BEGIN Records shown

File: config.mk
export PLATFORM = sky130hd
export DESIGN_NAME = adcoi_config_top
export DESIGN_NICKNAME = d
export VERILOG_FILES = /design/src/verilog/adcoi_config_top.v /design/src/verilog/adcoi_pattern_alt.v
export VERILOG_INCLUDE_DIRS = /design/src /design/src/verilog
export SDC_FILE = /design/constraint.sdc
export NUM_CORES = 1
export LEC_CHECK = 0
export BUFFER_PORTS_ARGS = -buffer_cell sky130_fd_sc_hd__buf_2
export CAP_MARGIN = 15
export CORE_MARGIN = 3
export CORE_UTILIZATION = 55
export CTS_CLUSTER_SIZE = 40
export DETAILED_ROUTE_END_ITERATION = 8
export PLACE_DENSITY = 0.86
export SLEW_MARGIN = 20
export SYNTH_ARGS = -nofsm -noshare
export SYNTH_HDL_FRONTEND = slang
export SYNTH_SLANG_ARGS = --single-unit
File: constraint.sdc
create_clock -name sys_clk_i -period 3 [get_ports sys_clk_i]
set_input_delay 0 -clock sys_clk_i [delete_from_list [all_inputs] [get_ports sys_clk_i]]
set_output_delay 0 -clock sys_clk_i [all_outputs]
set_load 0.01 [all_outputs]
File: src/verilog/adcoi_consts.vh
// constants for the adc output interface configuration bank
// How it works
// - register 13h holds shared pattern two low byte
// - clock drive double bit doubles clock buffers
// - clock double honoured only with enable set
// - ddr drives shared clock, qdr per-channel clocks
// - data double bit doubles data buffers, and frame buffers in qdr only
// - channel a off bit tri-states channel a
// - channel b off bit tri-states channel b
// - rate bit: zero qdr default, one ddr
// - delay code applies only under pin override
// - only eight listed delay codes are legal
// - register 17h bit 7 enables clock strength
// - double pattern alternates patterns each sample
`ifndef ADCOI_CONSTS_VH
`define ADCOI_CONSTS_VH

// register offsets on the serial port
`define ADCOI_ADDR_PAT2_LO     7'h13
`define ADCOI_ADDR_DRIVE       7'h14
`define ADCOI_ADDR_RATE        7'h15
`define ADCOI_ADDR_DDR_DELAY   7'h16
`define ADCOI_ADDR_CLK_EN      7'h17

// field positions
`define ADCOI_CLK_DBL_BIT      3
`define ADCOI_DATA_DBL_BIT     2
`define ADCOI_CHA_OFF_BIT      1
`define ADCOI_CHB_OFF_BIT      0
`define ADCOI_RATE_BIT         0
`define ADCOI_DELAY_MSB        5
`define ADCOI_DELAY_LSB        1
`define ADCOI_CLK_EN_BIT       7

// writable masks; all other bits are write-only zeros and read as zero
`define ADCOI_MASK_DRIVE       8'h0F
`define ADCOI_MASK_RATE        8'h01
`define ADCOI_MASK_DELAY       8'h3E
`define ADCOI_MASK_CLK_EN      8'h80

// reset values
`define ADCOI_RESET_BYTE       8'h00
`define ADCOI_RESET_CODE       5'h00
`define ADCOI_RESET_WORD       16'h0000

// legal ddr clock delay codes
`define ADCOI_DLY_M180         5'h05
`define ADCOI_DLY_M100         5'h07
`define ADCOI_DLY_ZERO         5'h00
`define ADCOI_DLY_P120         5'h0D
`define ADCOI_DLY_P230         5'h0E
`define ADCOI_DLY_P320         5'h0B
`define ADCOI_DLY_P400         5'h14
`define ADCOI_DLY_P500         5'h10

// serial frame layout: r/w flag, 7 address bits, 8 data bits
`define ADCOI_FRAME_LAST       5'h0F
`define ADCOI_ADDR_LAST        5'h07
`define ADCOI_DATA_FIRST       5'h08
`define ADCOI_SYNC_RESET       3'h1

`endif

File: src/verilog/adcoi_config_top.v
// output interface configuration bank behind the serial register port
`include "adcoi_consts.vh"

module adcoi_config_top (
    input  wire        sys_clk_i,              // system clock, 10 mhz
    input  wire        reset_n_i,              // async reset, active low
    input  wire        spi_sen_n_i,            // serial enable pin, active low
    input  wire        spi_sclk_i,             // serial clock pin
    input  wire        spi_sdata_i,            // serial data in pin
    output wire        spi_sdout_o,            // serial data out
    output wire        spi_sdout_oe_o,         // serial data out enable
    input  wire        pin_control_override_i, // override of control pins
    input  wire        sample_strobe_i,        // one pulse per sample
    input  wire        double_mode_i,          // double-pattern mode active
    input  wire [15:0] pattern_one_i,          // first user pattern
    input  wire [7:0]  pattern_two_high_i,     // second pattern high byte
    output wire [15:0] second_user_pattern_o,  // full second pattern
    output wire [15:0] test_pattern_o,         // pattern for current sample
    output wire        shared_clk_dbl_o,       // shared clock pair double drive
    output wire        per_channel_clk_dbl_o,  // per-channel clock double drive
    output wire        data_dbl_o,             // data buffers double drive
    output wire        frame_clk_dbl_o,        // frame clock double drive
    output wire        chan_a_output_off_o,    // channel a buffers high-z
    output wire        chan_b_output_off_o,    // channel b buffers high-z
    output wire        output_rate_mode_o,     // 0 qdr, 1 ddr
    output wire [4:0]  ddr_clk_delay_o,        // effective delay code
    output wire        ddr_delay_illegal_o     // programmed code not listed
);

    // pins are oversampled, so each
    // sclk phase needs four clocks
    // frame: read flag, address, data
    // a write commits at the last bit
    // an aborted frame changes nothing
    // controls are re-registered: one
    // cycle of lag, but no glitches
    // while a register is rewritten

    // serial port state codes
    localparam ST_IDLE  = 1'b0;
    localparam ST_SHIFT = 1'b1;
    // reset level of each sync stage;
    // enable idles high, the rest low
    localparam [2:0] SYNC_INIT = `ADCOI_SYNC_RESET;

    // legal delay code check; used for both effective code and flag
    function legal_code;
        input [4:0] code;
        begin
            case (code)
                `ADCOI_DLY_M180, `ADCOI_DLY_M100, `ADCOI_DLY_ZERO,
                `ADCOI_DLY_P120, `ADCOI_DLY_P230, `ADCOI_DLY_P320,
                `ADCOI_DLY_P400, `ADCOI_DLY_P500: legal_code = 1'b1;
                default:                          legal_code = 1'b0;
            endcase
        end
    endfunction

    // --- synchronisers for the serial pins ---
    // pins are in another clock domain;
    // two flops each keep metastability
    // out of the frame engine
    wire [2:0]  pin_raw;                   // sen, sclk, sdata as sampled
    reg  [2:0]  sync1_reg;                 // first stage, read only by second
    reg  [2:0]  sync2_reg;                 // second stage, safe to use
    reg         sclk_prev_reg;             // sclk history for edge detect

    assign pin_raw = {spi_sdata_i, spi_sclk_i, spi_sen_n_i};

    genvar gi;
    generate
        for (gi = 0; gi < 3; gi = gi + 1) begin : g_sync
            // two flops per pin; sen idles high so its stages reset to one
            always @(posedge sys_clk_i or negedge reset_n_i) begin
                if (!reset_n_i) begin
                    sync1_reg[gi] <= SYNC_INIT[gi];
                    sync2_reg[gi] <= SYNC_INIT[gi];
                end else begin
                    sync1_reg[gi] <= pin_raw[gi];
                    sync2_reg[gi] <= sync1_reg[gi];
                end
            end
        end
    endgenerate

    wire sen_n_s   = sync2_reg[0];         // enable, active low
    wire sclk_s    = sync2_reg[1];         // serial clock
    wire sdata_s   = sync2_reg[2];         // serial data
    wire sclk_rise = sclk_s & ~sclk_prev_reg;
    wire sclk_fall = ~sclk_s & sclk_prev_reg;

    // --- register storage ---
    reg  [7:0]  pat2_lo_reg;               // second pattern low byte
    reg  [7:0]  drive_reg;                 // drive strength and disables
    reg  [7:0]  rate_reg;                  // output rate select
    reg  [7:0]  delay_reg;                 // ddr clock delay field
    reg  [7:0]  clk_en_reg;                // clock strength enable

    // --- serial engine state ---
    reg         state_reg;                 // idle or shifting
    reg  [4:0]  bit_cnt_reg;               // bits taken in this frame
    reg  [15:0] shift_in_reg;              // incoming frame bits
    reg  [7:0]  rd_shift_reg;              // read data being returned
    reg         is_read_reg;               // frame is a read
    reg         sdout_reg;                 // serial out bit
    reg         sdout_oe_reg;              // serial out drive enable

    wire [15:0] word_now = {shift_in_reg[14:0], sdata_s}; // frame incl. this bit
    wire [6:0]  addr_now = word_now[6:0];  // address once eight bits are in
    wire [6:0]  addr_wr  = word_now[14:8]; // address at frame end
    wire [7:0]  data_wr  = word_now[7:0];  // write data at frame end

    // address is whole after bit eight;
    // a read returns the value then
    // read mux; write-only zero bits read back as zero
    reg  [7:0]  rd_value;
    always @* begin
        case (addr_now)
            `ADCOI_ADDR_PAT2_LO:   rd_value = pat2_lo_reg;
            `ADCOI_ADDR_DRIVE:     rd_value = drive_reg;
            `ADCOI_ADDR_RATE:      rd_value = rate_reg;
            `ADCOI_ADDR_DDR_DELAY: rd_value = delay_reg;
            `ADCOI_ADDR_CLK_EN:    rd_value = clk_en_reg;
            default:               rd_value = `ADCOI_RESET_BYTE; // unmapped reads 0
        endcase
    end

    // read data leaves on the fall so
    // it settles a full phase before
    // the host samples it at the rise
    // bits past sixteen are ignored, so
    // extra clocks start no new access
    // serial frame engine: sample on sclk rise, shift out on sclk fall
    always @(posedge sys_clk_i or negedge reset_n_i) begin
        if (!reset_n_i) begin
            state_reg     <= ST_IDLE;
            bit_cnt_reg   <= 5'h00;
            shift_in_reg  <= `ADCOI_RESET_WORD;
            rd_shift_reg  <= `ADCOI_RESET_BYTE;
            is_read_reg   <= 1'b0;
            sdout_reg     <= 1'b0;
            sdout_oe_reg  <= 1'b0;
            sclk_prev_reg <= 1'b0;
        end else begin
            sclk_prev_reg <= sclk_s;
            case (state_reg)
                ST_IDLE: begin
                    sdout_oe_reg <= 1'b0;
                    bit_cnt_reg  <= 5'h00;
                    is_read_reg  <= 1'b0;
                    // a frame starts when enable falls
                    if (!sen_n_s) begin
                        state_reg <= ST_SHIFT;
                    end
                end
                ST_SHIFT: begin
                    if (sen_n_s) begin
                        // enable raised: frame done or aborted, nothing pending
                        state_reg    <= ST_IDLE;
                        sdout_oe_reg <= 1'b0;
                    end else if (sclk_rise && bit_cnt_reg <= `ADCOI_FRAME_LAST) begin
                        shift_in_reg <= word_now;
                        bit_cnt_reg  <= bit_cnt_reg + 5'h01;
                        if (bit_cnt_reg == `ADCOI_ADDR_LAST) begin
                            // address complete: latch read data now
                            is_read_reg  <= word_now[7];
                            rd_shift_reg <= rd_value;
                        end
                    end else if (sclk_fall && is_read_reg &&
                                 bit_cnt_reg >= `ADCOI_DATA_FIRST &&
                                 bit_cnt_reg <= `ADCOI_FRAME_LAST) begin
                        // drive next bit so it is stable at the following rise
                        sdout_reg    <= rd_shift_reg[7];
                        rd_shift_reg <= {rd_shift_reg[6:0], 1'b0};
                        sdout_oe_reg <= 1'b1;
                    end
                end
                default: begin
                    state_reg <= ST_IDLE;
                end
            endcase
        end
    end

    // frame end condition for a write
    wire wr_fire = (state_reg == ST_SHIFT) && !sen_n_s && sclk_rise &&
                   (bit_cnt_reg == `ADCOI_FRAME_LAST) && !word_now[15];

    // only the sixteenth rise commits;
    // unmapped addresses are dropped
    // register writes; reserved bits are forced to zero whatever the host sends
    always @(posedge sys_clk_i or negedge reset_n_i) begin
        if (!reset_n_i) begin
            pat2_lo_reg <= `ADCOI_RESET_BYTE;
            drive_reg   <= `ADCOI_RESET_BYTE;
            rate_reg    <= `ADCOI_RESET_BYTE;
            delay_reg   <= `ADCOI_RESET_BYTE;
            clk_en_reg  <= `ADCOI_RESET_BYTE;
        end else if (wr_fire) begin
            case (addr_wr)
                `ADCOI_ADDR_PAT2_LO:   pat2_lo_reg <= data_wr;
                `ADCOI_ADDR_DRIVE:     drive_reg   <= data_wr & `ADCOI_MASK_DRIVE;
                `ADCOI_ADDR_RATE:      rate_reg    <= data_wr & `ADCOI_MASK_RATE;
                `ADCOI_ADDR_DDR_DELAY: delay_reg   <= data_wr & `ADCOI_MASK_DELAY;
                `ADCOI_ADDR_CLK_EN:    clk_en_reg  <= data_wr & `ADCOI_MASK_CLK_EN;
                default:               pat2_lo_reg <= pat2_lo_reg; // unmapped: ignored
            endcase
        end
    end

    // clock strength needs the enable
    // in 17h; ddr steers it to the
    // shared pair, qdr to per-channel
    // an unlisted delay code has no
    // defined timing, so it is not used
    // --- derived control outputs, all registered ---
    wire        ddr_mode   = rate_reg[`ADCOI_RATE_BIT];
    wire        clk_dbl_ok = drive_reg[`ADCOI_CLK_DBL_BIT] &
                             clk_en_reg[`ADCOI_CLK_EN_BIT];
    wire [4:0]  code_prog  = delay_reg[`ADCOI_DELAY_MSB:`ADCOI_DELAY_LSB];

    reg         shared_clk_dbl_reg;    // shared clock pair strength
    reg         per_clk_dbl_reg;       // per-channel clock pairs strength
    reg         data_dbl_reg;          // data buffer strength
    reg         frame_dbl_reg;         // frame clock strength
    reg         cha_off_reg;           // channel a tri-state
    reg         chb_off_reg;           // channel b tri-state
    reg         rate_mode_reg;         // rate mode copy
    reg  [4:0]  delay_eff_reg;         // delay code in force
    reg         delay_bad_reg;         // unlisted code programmed

    // one cycle from the register to the buffer controls
    always @(posedge sys_clk_i or negedge reset_n_i) begin
        if (!reset_n_i) begin
            shared_clk_dbl_reg <= 1'b0;
            per_clk_dbl_reg    <= 1'b0;
            data_dbl_reg       <= 1'b0;
            frame_dbl_reg      <= 1'b0;
            cha_off_reg        <= 1'b0;
            chb_off_reg        <= 1'b0;
            rate_mode_reg      <= 1'b0;
            delay_eff_reg      <= `ADCOI_RESET_CODE;
            delay_bad_reg      <= 1'b0;
        end else begin
            // clock strength lands on whichever clock pins the pinout uses
            shared_clk_dbl_reg <= clk_dbl_ok & ddr_mode;
            per_clk_dbl_reg    <= clk_dbl_ok & ~ddr_mode;
            data_dbl_reg       <= drive_reg[`ADCOI_DATA_DBL_BIT];
            // frame clock pins exist only in the qdr pinout
            frame_dbl_reg      <= drive_reg[`ADCOI_DATA_DBL_BIT] & ~ddr_mode;
            cha_off_reg        <= drive_reg[`ADCOI_CHA_OFF_BIT];
            chb_off_reg        <= drive_reg[`ADCOI_CHB_OFF_BIT];
            rate_mode_reg      <= ddr_mode;
            // an unlisted code falls back to the default clock position
            if (pin_control_override_i && legal_code(code_prog)) begin
                delay_eff_reg <= code_prog;
            end else begin
                delay_eff_reg <= `ADCOI_RESET_CODE;
            end
            delay_bad_reg      <= ~legal_code(code_prog);
        end
    end

    // high byte from the pattern_two_high_i input,
    // low byte from 13h
    // second pattern is shared by both channels
    reg  [15:0] pat2_full_reg;
    always @(posedge sys_clk_i or negedge reset_n_i) begin
        if (!reset_n_i) begin
            pat2_full_reg <= `ADCOI_RESET_WORD;
        end else begin
            pat2_full_reg <= {pattern_two_high_i, pat2_lo_reg};
        end
    end

    // pattern source for double-pattern mode
    // kept apart so other test patterns
    // can share the sample phase
    adcoi_pattern_alt u_pattern (
        .sys_clk_i       (sys_clk_i),
        .reset_n_i       (reset_n_i),
        .sample_strobe_i (sample_strobe_i),
        .double_mode_i   (double_mode_i),
        .pattern_one_i   (pattern_one_i),
        .pattern_two_i   (pat2_full_reg),
        .pattern_o       (test_pattern_o)
    );

    // every output is a flop; reserved
    // bits read zero, being masked on write
    // sdout enable drops once enable
    // is seen high again
    assign spi_sdout_o           = sdout_reg;
    assign spi_sdout_oe_o        = sdout_oe_reg;
    assign second_user_pattern_o = pat2_full_reg;
    assign shared_clk_dbl_o      = shared_clk_dbl_reg;
    assign per_channel_clk_dbl_o = per_clk_dbl_reg;
    assign data_dbl_o            = data_dbl_reg;
    assign frame_clk_dbl_o       = frame_dbl_reg;
    assign chan_a_output_off_o   = cha_off_reg;
    assign chan_b_output_off_o   = chb_off_reg;
    assign output_rate_mode_o    = rate_mode_reg;
    assign ddr_clk_delay_o       = delay_eff_reg;
    assign ddr_delay_illegal_o   = delay_bad_reg;

endmodule

File: src/verilog/adcoi_pattern_alt.v
// user pattern source that alternates two patterns in double-pattern mode
`include "adcoi_consts.vh"

module adcoi_pattern_alt (
    input  wire        sys_clk_i,        // system clock
    input  wire        reset_n_i,        // async reset, active low
    input  wire        sample_strobe_i,  // one pulse per output sample
    input  wire        double_mode_i,    // double-pattern test mode selected
    input  wire [15:0] pattern_one_i,    // first user pattern
    input  wire [15:0] pattern_two_i,    // second user pattern
    output wire [15:0] pattern_o         // pattern for the current sample
);

    reg        pick_two_reg;             // next sample takes pattern two
    reg [15:0] pattern_reg;              // registered pattern word

    assign pattern_o = pattern_reg;

    // alternate on each sample; outside double mode stay on pattern one
    always @(posedge sys_clk_i or negedge reset_n_i) begin
        if (!reset_n_i) begin
            pick_two_reg <= 1'b0;
            pattern_reg  <= `ADCOI_RESET_WORD;
        end else if (sample_strobe_i) begin
            if (double_mode_i) begin
                // the phase restarts at pattern one after any sample taken outside the mode
                pattern_reg  <= pick_two_reg ? pattern_two_i : pattern_one_i;
                pick_two_reg <= ~pick_two_reg;
            end else begin
                pattern_reg  <= pattern_one_i;
                pick_two_reg <= 1'b0;
            end
        end
    end

endmodule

END Records shown

> Work instruction
Each line from the beginning of the listing up to the line where "qdr per-channel clocks" appears needs to be given again exactly; please add nothing else.

> Worked solution
File: config.mk
export PLATFORM = sky130hd
export DESIGN_NAME = adcoi_config_top
export DESIGN_NICKNAME = d
export VERILOG_FILES = /design/src/verilog/adcoi_config_top.v /design/src/verilog/adcoi_pattern_alt.v
export VERILOG_INCLUDE_DIRS = /design/src /design/src/verilog
export SDC_FILE = /design/constraint.sdc
export NUM_CORES = 1
export LEC_CHECK = 0
export BUFFER_PORTS_ARGS = -buffer_cell sky130_fd_sc_hd__buf_2
export CAP_MARGIN = 15
export CORE_MARGIN = 3
export CORE_UTILIZATION = 55
export CTS_CLUSTER_SIZE = 40
export DETAILED_ROUTE_END_ITERATION = 8
export PLACE_DENSITY = 0.86
export SLEW_MARGIN = 20
export SYNTH_ARGS = -nofsm -noshare
export SYNTH_HDL_FRONTEND = slang
export SYNTH_SLANG_ARGS = --single-unit
File: constraint.sdc
create_clock -name sys_clk_i -period 3 [get_ports sys_clk_i]
set_input_delay 0 -clock sys_clk_i [delete_from_list [all_inputs] [get_ports sys_clk_i]]
set_output_delay 0 -clock sys_clk_i [all_outputs]
set_load 0.01 [all_outputs]
File: src/verilog/adcoi_consts.vh
// constants for the adc output interface configuration bank
// How it works
// - register 13h holds shared pattern two low byte
// - clock drive double bit doubles clock buffers
// - clock double honoured only with enable set
// - ddr drives shared clock, qdr per-channel clocks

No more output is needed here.